EuroIntervention : journal of EuroPCR in collaboration with the Working Group on Interventional Cardiology of the European Society of Cardiology, Volume 21, Issue 18, 15 3 2025, Pages e1081-e1089 VARC-HBR criteria validation in TAVI patients on oral anticoagulation.

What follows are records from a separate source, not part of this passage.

## config.mk

```make
export PLATFORM = sky130hd
export DESIGN_NAME = cdb_arbiter
export DESIGN_NICKNAME = d
export VERILOG_FILES = /design/src/rtl/rv32i_types.sv /design/src/rtl/cdb_fifo.sv /design/src/rtl/cdb_arbiter.sv
export SDC_FILE = /design/constraint.sdc
export NUM_CORES = 1
export LEC_CHECK = 0
export ABC_AREA = 1
export CAP_MARGIN = 20
export CORE_AREA = 2 2 153 155
export CTS_BUF_LIST = sky130_fd_sc_hd__clkbuf_16
export CTS_CLUSTER_SIZE = 16
export DETAILED_ROUTE_END_ITERATION = 8
export DIE_AREA = 0 0 155 157
export PLACE_DENSITY_LB_ADDON = 0.05
export SYNTH_ARGS = -nofsm -noshare
export SYNTH_HDL_FRONTEND = slang
export SYNTH_SLANG_ARGS = --single-unit
```

## constraint.sdc

```tcl
create_clock -name clk -period 9.7 [get_ports clk]
set_input_delay 2.91 -clock clk [delete_from_list [all_inputs] [get_ports clk]]
set_output_delay 2.91 -clock clk [all_outputs]
set_load 0.02 [all_outputs]
```
## src/rtl/uart_boot_ctrl_if.sv

```systemverilog
// Signal bundle between the boot sequencer and its UART, RAM write port and CPU core.
interface uart_boot_ctrl_if;
    logic [7:0]  rx_data;
    logic        rx_valid;
    logic [7:0]  tx_data;
    logic        tx_start;
    logic        tx_busy;
    logic [15:0] ram_addr;
    logic [7:0]  ram_wdat;
    logic        ram_we;
    logic        cpu_reset;
    logic        boot_done;
    logic        boot_err;

    modport master (
        input  rx_data, rx_valid, tx_busy,
        output tx_data, tx_start, ram_addr, ram_wdat, ram_we,
        output cpu_reset, boot_done, boot_err
    );

    modport slave (
        output rx_data, rx_valid, tx_busy,
        input  tx_data, tx_start, ram_addr, ram_wdat, ram_we,
        input  cpu_reset, boot_done, boot_err
    );
endinterface

```

## src/rtl/uart_boot_ctrl.sv

```systemverilog
// Serial boot loader: holds the 6502 in reset, writes downloaded records into RAM,
// ACKs/NAKs each record and releases the CPU on a go record or on boot timeout.
module uart_boot_ctrl #(
    parameter logic [23:0] BOOT_TO  = 24'd12_000_000,
    parameter logic [15:0] BYTE_TO  = 16'd12_000,
    parameter logic [7:0]  ACK_BYTE = 8'h06,
    parameter logic [7:0]  NAK_BYTE = 8'h15
) (
    input  logic            clk,
    input  logic            reset_n,
    uart_boot_ctrl_if.master bus
);
    localparam logic [7:0] SYNC_BYTE = 8'h55;

    typedef enum logic [3:0] {
        S_WAIT_SYNC = 4'd0,
        S_ADDR_H    = 4'd1,
        S_ADDR_L    = 4'd2,
        S_LEN_H     = 4'd3,
        S_LEN_L     = 4'd4,
        S_DATA      = 4'd5,
        S_CSUM      = 4'd6,
        S_SEND      = 4'd7,
        S_SEND_WAIT = 4'd8,
        S_RUN       = 4'd9
    } state_e;

    function automatic logic [7:0] csum_add(input logic [7:0] acc, input logic [7:0] b);
        return acc + b;
    endfunction

    state_e      state_q, state_d;
    logic [15:0] ptr_q, ptr_d;
    logic [15:0] len_q, len_d;
    logic [7:0]  csum_q, csum_d;
    logic [23:0] boot_cnt_q, boot_cnt_d;
    logic [15:0] idle_cnt_q, idle_cnt_d;
    logic        accepted_q, accepted_d;
    logic        zero_len_q, zero_len_d;
    logic        go_q, go_d;
    logic        skip_q, skip_d;
    logic [7:0]  tx_data_q, tx_data_d;
    logic        tx_start_q, tx_start_d;
    logic [15:0] ram_addr_q, ram_addr_d;
    logic [7:0]  ram_wdat_q, ram_wdat_d;
    logic        ram_we_q, ram_we_d;
    logic        cpu_reset_q, cpu_reset_d;
    logic        boot_done_q, boot_done_d;
    logic        boot_err_q, boot_err_d;
    logic [15:0] len_full_s;

    // Next-state and next-output computation for the whole sequencer.
    always_comb begin
        state_d     = state_q;
        ptr_d       = ptr_q;
        len_d       = len_q;
        csum_d      = csum_q;
        boot_cnt_d  = boot_cnt_q;
        idle_cnt_d  = idle_cnt_q;
        accepted_d  = accepted_q;
        zero_len_d  = zero_len_q;
        go_d        = go_q;
        skip_d      = skip_q;
        tx_data_d   = tx_data_q;
        tx_start_d  = 1'b0;
        ram_addr_d  = ram_addr_q;
        ram_wdat_d  = ram_wdat_q;
        ram_we_d    = 1'b0;
        boot_err_d  = boot_err_q;
        len_full_s  = {len_q[15:8], bus.rx_data};

        case (state_q)
            S_WAIT_SYNC: begin
                if (!accepted_q) begin
                    boot_cnt_d = boot_cnt_q + 24'd1;
                end else begin
                    boot_cnt_d = boot_cnt_q;
                end
                // A sync byte wins over a boot timeout landing in the same cycle.
                if (bus.rx_valid && (bus.rx_data == SYNC_BYTE)) begin
                    csum_d     = 8'h00;
                    idle_cnt_d = 16'd0;
                    state_d    = S_ADDR_H;
                end else if (!accepted_q && ((boot_cnt_q + 24'd1) == BOOT_TO)) begin
                    state_d = S_RUN;
                end else begin
                    state_d = S_WAIT_SYNC;
                end
            end

            S_ADDR_H, S_ADDR_L, S_LEN_H, S_LEN_L, S_DATA, S_CSUM: begin
                if (bus.rx_valid) begin
                    idle_cnt_d = 16'd0;
                    csum_d     = csum_add(csum_q, bus.rx_data);
                    case (state_q)
                        S_ADDR_H: begin
                            ptr_d[15:8] = bus.rx_data;
                            state_d     = S_ADDR_L;
                        end
                        S_ADDR_L: begin
                            ptr_d[7:0] = bus.rx_data;
                            state_d    = S_LEN_H;
                        end
                        S_LEN_H: begin
                            len_d[15:8] = bus.rx_data;
                            state_d     = S_LEN_L;
                        end
                        S_LEN_L: begin
                            len_d      = len_full_s;
                            zero_len_d = (len_full_s == 16'd0);
                            state_d    = (len_full_s == 16'd0) ? S_CSUM : S_DATA;
                        end
                        S_DATA: begin
                            ram_we_d   = 1'b1;
                            ram_wdat_d = bus.rx_data;
                            ram_addr_d = ptr_q;
                            ptr_d      = ptr_q + 16'd1;
                            len_d      = len_q - 16'd1;
                            state_d    = (len_q == 16'd1) ? S_CSUM : S_DATA;
                        end
                        S_CSUM: begin
                            if (bus.rx_data == csum_q) begin
                                tx_data_d  = ACK_BYTE;
                                accepted_d = 1'b1;
                                go_d       = zero_len_q;
                            end else begin
                                tx_data_d  = NAK_BYTE;
                                boot_err_d = 1'b1;
                                go_d       = 1'b0;
                            end
                            state_d = S_SEND;
                        end
                        default: state_d = S_WAIT_SYNC;
                    endcase
                end else if ((idle_cnt_q + 16'd1) == BYTE_TO) begin
                    idle_cnt_d = 16'd0;
                    tx_data_d  = NAK_BYTE;
                    boot_err_d = 1'b1;
                    go_d       = 1'b0;
                    state_d    = S_SEND;
                end else begin
                    idle_cnt_d = idle_cnt_q + 16'd1;
                end
            end

            S_SEND: begin
                if (!bus.tx_busy) begin
                    tx_start_d = 1'b1;
                    skip_d     = 1'b1;
                    state_d    = S_SEND_WAIT;
                end else begin
                    state_d = S_SEND;
                end
            end

            // The first cycle is skipped because tx_busy only rises after tx_start.
            S_SEND_WAIT: begin
                if (skip_q) begin
                    skip_d = 1'b0;
                end else if (!bus.tx_busy) begin
                    state_d = go_q ? S_RUN : S_WAIT_SYNC;
                end else begin
                    state_d = S_SEND_WAIT;
                end
            end

            S_RUN: state_d = S_RUN;

            default: state_d = S_WAIT_SYNC;
        endcase

        cpu_reset_d = (state_d != S_RUN);
        boot_done_d = (state_d == S_RUN);
    end

    // State, counters and registered outputs.
    always_ff @(posedge clk or negedge reset_n) begin
        if (!reset_n) begin
            state_q     <= S_WAIT_SYNC;
            ptr_q       <= 16'd0;
            len_q       <= 16'd0;
            csum_q      <= 8'd0;
            boot_cnt_q  <= 24'd0;
            idle_cnt_q  <= 16'd0;
            accepted_q  <= 1'b0;
            zero_len_q  <= 1'b0;
            go_q        <= 1'b0;
            skip_q      <= 1'b0;
            tx_data_q   <= 8'd0;
            tx_start_q  <= 1'b0;
            ram_addr_q  <= 16'd0;
            ram_wdat_q  <= 8'd0;
            ram_we_q    <= 1'b0;
            cpu_reset_q <= 1'b1;
            boot_done_q <= 1'b0;
            boot_err_q  <= 1'b0;
        end else begin
            state_q     <= state_d;
            ptr_q       <= ptr_d;
            len_q       <= len_d;
            csum_q      <= csum_d;
            boot_cnt_q  <= boot_cnt_d;
            idle_cnt_q  <= idle_cnt_d;
            accepted_q  <= accepted_d;
            zero_len_q  <= zero_len_d;
            go_q        <= go_d;
            skip_q      <= skip_d;
            tx_data_q   <= tx_data_d;
            tx_start_q  <= tx_start_d;
            ram_addr_q  <= ram_addr_d;
            ram_wdat_q  <= ram_wdat_d;
            ram_we_q    <= ram_we_d;
            cpu_reset_q <= cpu_reset_d;
            boot_done_q <= boot_done_d;
            boot_err_q  <= boot_err_d;
        end
    end

    assign bus.tx_data   = tx_data_q;
    assign bus.tx_start  = tx_start_q;
    assign bus.ram_addr  = ram_addr_q;
    assign bus.ram_wdat  = ram_wdat_q;
    assign bus.ram_we    = ram_we_q;
    assign bus.cpu_reset = cpu_reset_q;
    assign bus.boot_done = boot_done_q;
    assign bus.boot_err  = boot_err_q;
endmodule
```

## src/flat_wrapper.sv

```systemverilog
// flat-port wrapper written by rule: the top's interface ports become plain ports
module uart_boot_ctrl_flat 
#(
    parameter logic [23:0] BOOT_TO  = 24'd12_000_000,
    parameter logic [15:0] BYTE_TO  = 16'd12_000,
    parameter logic [7:0]  ACK_BYTE = 8'h06,
    parameter logic [7:0]  NAK_BYTE = 8'h15
)
  (clk, reset_n, bus_rx_data, bus_rx_valid, bus_tx_busy, bus_tx_data, bus_tx_start, bus_ram_addr, bus_ram_wdat, bus_ram_we, bus_cpu_reset, bus_boot_done, bus_boot_err);
  uart_boot_ctrl_if bus_i ();
  input  logic clk;
  input  logic reset_n;
  input wire logic [$bits(bus_i.rx_data)-1:0] bus_rx_data;
  input wire logic [$bits(bus_i.rx_valid)-1:0] bus_rx_valid;
  input wire logic [$bits(bus_i.tx_busy)-1:0] bus_tx_busy;
  output wire logic [$bits(bus_i.tx_data)-1:0] bus_tx_data;
  output wire logic [$bits(bus_i.tx_start)-1:0] bus_tx_start;
  output wire logic [$bits(bus_i.ram_addr)-1:0] bus_ram_addr;
  output wire logic [$bits(bus_i.ram_wdat)-1:0] bus_ram_wdat;
  output wire logic [$bits(bus_i.ram_we)-1:0] bus_ram_we;
  output wire logic [$bits(bus_i.cpu_reset)-1:0] bus_cpu_reset;
  output wire logic [$bits(bus_i.boot_done)-1:0] bus_boot_done;
  output wire logic [$bits(bus_i.boot_err)-1:0] bus_boot_err;
  assign bus_i.rx_data = bus_rx_data;
  assign bus_i.rx_valid = bus_rx_valid;
  assign bus_i.tx_busy = bus_tx_busy;
  assign bus_tx_data = bus_i.tx_data;
  assign bus_tx_start = bus_i.tx_start;
  assign bus_ram_addr = bus_i.ram_addr;
  assign bus_ram_wdat = bus_i.ram_wdat;
  assign bus_ram_we = bus_i.ram_we;
  assign bus_cpu_reset = bus_i.cpu_reset;
  assign bus_boot_done = bus_i.boot_done;
  assign bus_boot_err = bus_i.boot_err;
  uart_boot_ctrl #(.BOOT_TO(BOOT_TO), .BYTE_TO(BYTE_TO), .ACK_BYTE(ACK_BYTE), .NAK_BYTE(NAK_BYTE)) u_core (.clk(clk), .reset_n(reset_n), .bus(bus_i));
endmodule
```
===== src/rtl/saper_pkg.sv =====
// rtl/saper_pkg.sv - shared board constants and placer state type
package saper_pkg;

  localparam int BOARD_MAX = 16;
  localparam int MAP_BITS  = BOARD_MAX * BOARD_MAX;
  localparam logic [15:0] LFSR_TAPS = 16'hB400;

  typedef enum logic [1:0] {
    IDLE  = 2'd0,
    CLEAR = 2'd1,
    PLACE = 2'd2,
    DONE  = 2'd3
  } placer_state_t;

endpackage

Overduin DC, van Ginkel DJ, Bor WL, Kobari Y, Aarts HM, Dubois C, De Backer O, Rooijakkers MJP, Rosseel L, Veenstra L, van der Kley F, van Bergeijk KH, van Mieghem NM, Agostoni P, Voskuil M, Schotborgh CE, Ijsselmuiden AJJ, Van Heyden JAS, Hermanides RS, Barbato E, Mylotte D, Fabris E, Frambach P, Dujardin K, Ferdinande B, Peper J, Rensing BJWM, Timmers L, Swaans MJ, Brouwer J, Nijenhuis VJ, Adriaenssens T, Vriesendorp PA, Montero-Cabezas JM, Jattari HE, Halim J, Van den Branden BJL, Leonora R, Vanderheyden M, Lauterbach M, Wykrzykowska JJ, van 't Hof AWJ, van Royen N, Tijssen JGP, Delewi R, Ten Berg JM
Background
Bleeding remains a frequent complication after transcatheter aortic valve implantation (TAVI). Recently, the Valve Academic Research Consortium High Bleeding Risk (VARC-HBR) criteria were introduced to identify patients at (very) high risk of bleeding.
Aims
This study aimed to evaluate the validity of the VARC-HBR criteria for predicting bleeding risk in TAVI patients and to compare its performance with other existing criteria.
Methods
Data were obtained from the POPular PAUSE TAVI trial, a randomised clinical trial that evaluated the safety and efficacy of continuation versus interruption of oral anticoagulation during TAVI. Major and minor bleeding risk criteria were identified at baseline, and bleeding events were recorded up to 30 days after TAVI. Patients were classified into three groups: those with ≤1 minor criterion (moderate risk), those with 1 major or 2 minor criteria (high risk), and those with ≥2 major or ≥3 minor criteria (very high risk).
Results
A total of 856 patients were included: 332 (39%) were classified at moderate bleeding risk, 337 (39%) at high bleeding risk, and 187 (22%) at very high bleeding risk. Major bleeding occurred in 4.2% of moderate-risk patients, 9.5% in the high-risk group, and 15.0% in the very high-risk group (p<0.001). Receiver operating characteristic analysis showed moderate discriminative performance (area under the curve=0.64, 95% confidence interval: 0.58-0.70). Despite higher-than-expected event rates, the VARC-HBR criteria demonstrated good calibration with observed outcomes.
Conclusions
The VARC-HBR criteria effectively identified distinct subgroups with a stepwise increase in major bleeding post-TAVI. However, their predictive performance for individual risk was moderate.